■ **WORK REQUIRED**: In the entries that follow, find every line containing "output" and copy it.

::: LISTED RECORDS :::

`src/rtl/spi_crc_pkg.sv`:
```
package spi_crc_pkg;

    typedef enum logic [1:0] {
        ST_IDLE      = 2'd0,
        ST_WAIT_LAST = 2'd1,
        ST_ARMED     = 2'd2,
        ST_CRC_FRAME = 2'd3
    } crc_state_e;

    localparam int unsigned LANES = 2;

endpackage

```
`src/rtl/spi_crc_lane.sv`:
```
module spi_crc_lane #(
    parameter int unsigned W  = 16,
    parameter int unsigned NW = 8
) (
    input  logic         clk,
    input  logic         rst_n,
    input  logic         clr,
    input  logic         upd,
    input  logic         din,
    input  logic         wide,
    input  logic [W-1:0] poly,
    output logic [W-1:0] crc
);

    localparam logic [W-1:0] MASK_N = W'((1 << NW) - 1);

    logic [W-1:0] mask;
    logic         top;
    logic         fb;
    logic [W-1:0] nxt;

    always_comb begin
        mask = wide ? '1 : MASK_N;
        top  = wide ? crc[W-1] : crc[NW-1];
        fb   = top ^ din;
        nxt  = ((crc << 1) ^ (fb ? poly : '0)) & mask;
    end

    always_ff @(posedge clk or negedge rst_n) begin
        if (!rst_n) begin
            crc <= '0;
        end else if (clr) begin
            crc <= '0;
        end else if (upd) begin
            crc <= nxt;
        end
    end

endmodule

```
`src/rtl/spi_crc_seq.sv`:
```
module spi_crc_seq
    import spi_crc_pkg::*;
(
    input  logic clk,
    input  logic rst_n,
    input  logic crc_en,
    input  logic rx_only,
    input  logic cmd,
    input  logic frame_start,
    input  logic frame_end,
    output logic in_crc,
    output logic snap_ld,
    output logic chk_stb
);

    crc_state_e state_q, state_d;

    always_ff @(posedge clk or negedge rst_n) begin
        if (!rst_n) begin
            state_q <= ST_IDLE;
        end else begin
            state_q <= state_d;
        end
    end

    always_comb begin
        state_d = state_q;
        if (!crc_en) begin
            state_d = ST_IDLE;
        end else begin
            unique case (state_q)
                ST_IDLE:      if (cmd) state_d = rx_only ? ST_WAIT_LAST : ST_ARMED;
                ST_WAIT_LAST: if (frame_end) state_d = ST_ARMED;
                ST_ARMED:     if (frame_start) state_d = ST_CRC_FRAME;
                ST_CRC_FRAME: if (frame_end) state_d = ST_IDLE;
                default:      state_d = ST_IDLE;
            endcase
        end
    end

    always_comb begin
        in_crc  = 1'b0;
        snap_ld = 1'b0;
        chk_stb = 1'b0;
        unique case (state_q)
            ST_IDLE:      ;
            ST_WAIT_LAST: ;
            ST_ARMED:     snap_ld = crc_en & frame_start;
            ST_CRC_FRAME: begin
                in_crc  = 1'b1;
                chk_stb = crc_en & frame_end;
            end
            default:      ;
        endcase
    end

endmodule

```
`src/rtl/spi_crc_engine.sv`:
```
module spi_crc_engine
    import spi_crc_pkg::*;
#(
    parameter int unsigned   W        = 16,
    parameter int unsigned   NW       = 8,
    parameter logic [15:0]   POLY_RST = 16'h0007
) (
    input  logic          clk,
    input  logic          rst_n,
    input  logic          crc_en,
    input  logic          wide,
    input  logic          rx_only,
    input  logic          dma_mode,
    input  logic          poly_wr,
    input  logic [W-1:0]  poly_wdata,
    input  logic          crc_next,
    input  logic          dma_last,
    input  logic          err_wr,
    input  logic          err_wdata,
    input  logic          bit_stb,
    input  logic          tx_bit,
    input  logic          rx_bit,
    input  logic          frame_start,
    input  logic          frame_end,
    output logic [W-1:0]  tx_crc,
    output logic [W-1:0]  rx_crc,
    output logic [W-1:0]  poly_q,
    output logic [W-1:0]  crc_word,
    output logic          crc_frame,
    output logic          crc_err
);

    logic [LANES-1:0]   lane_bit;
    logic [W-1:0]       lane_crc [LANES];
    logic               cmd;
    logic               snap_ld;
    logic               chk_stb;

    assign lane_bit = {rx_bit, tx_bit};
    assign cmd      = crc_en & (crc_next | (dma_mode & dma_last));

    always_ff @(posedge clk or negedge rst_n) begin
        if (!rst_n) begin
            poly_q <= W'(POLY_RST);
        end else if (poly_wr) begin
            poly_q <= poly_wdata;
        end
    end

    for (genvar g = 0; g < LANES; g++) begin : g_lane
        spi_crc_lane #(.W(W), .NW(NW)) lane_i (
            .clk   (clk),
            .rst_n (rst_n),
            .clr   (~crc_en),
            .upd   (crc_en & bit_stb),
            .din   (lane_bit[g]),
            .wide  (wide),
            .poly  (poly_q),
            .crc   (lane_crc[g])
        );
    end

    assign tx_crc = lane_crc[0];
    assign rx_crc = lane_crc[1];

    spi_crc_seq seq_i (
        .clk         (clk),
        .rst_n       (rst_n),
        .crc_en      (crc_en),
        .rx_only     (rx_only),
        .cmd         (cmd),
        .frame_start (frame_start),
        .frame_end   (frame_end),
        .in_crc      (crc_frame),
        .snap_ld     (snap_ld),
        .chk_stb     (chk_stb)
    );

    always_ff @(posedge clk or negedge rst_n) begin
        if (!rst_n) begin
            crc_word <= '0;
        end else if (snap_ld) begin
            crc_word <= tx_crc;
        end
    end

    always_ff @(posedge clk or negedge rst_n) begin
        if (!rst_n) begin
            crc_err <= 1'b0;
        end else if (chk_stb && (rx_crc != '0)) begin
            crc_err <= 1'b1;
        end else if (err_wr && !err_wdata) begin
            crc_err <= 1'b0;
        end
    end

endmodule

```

:::

■ **ANSWER SECTION**:
    output logic [W-1:0] crc
    output logic in_crc,
    output logic snap_ld,
    output logic chk_stb
    output logic [W-1:0]  tx_crc,
    output logic [W-1:0]  rx_crc,
    output logic [W-1:0]  poly_q,
    output logic [W-1:0]  crc_word,
    output logic          crc_frame,
    output logic          crc_err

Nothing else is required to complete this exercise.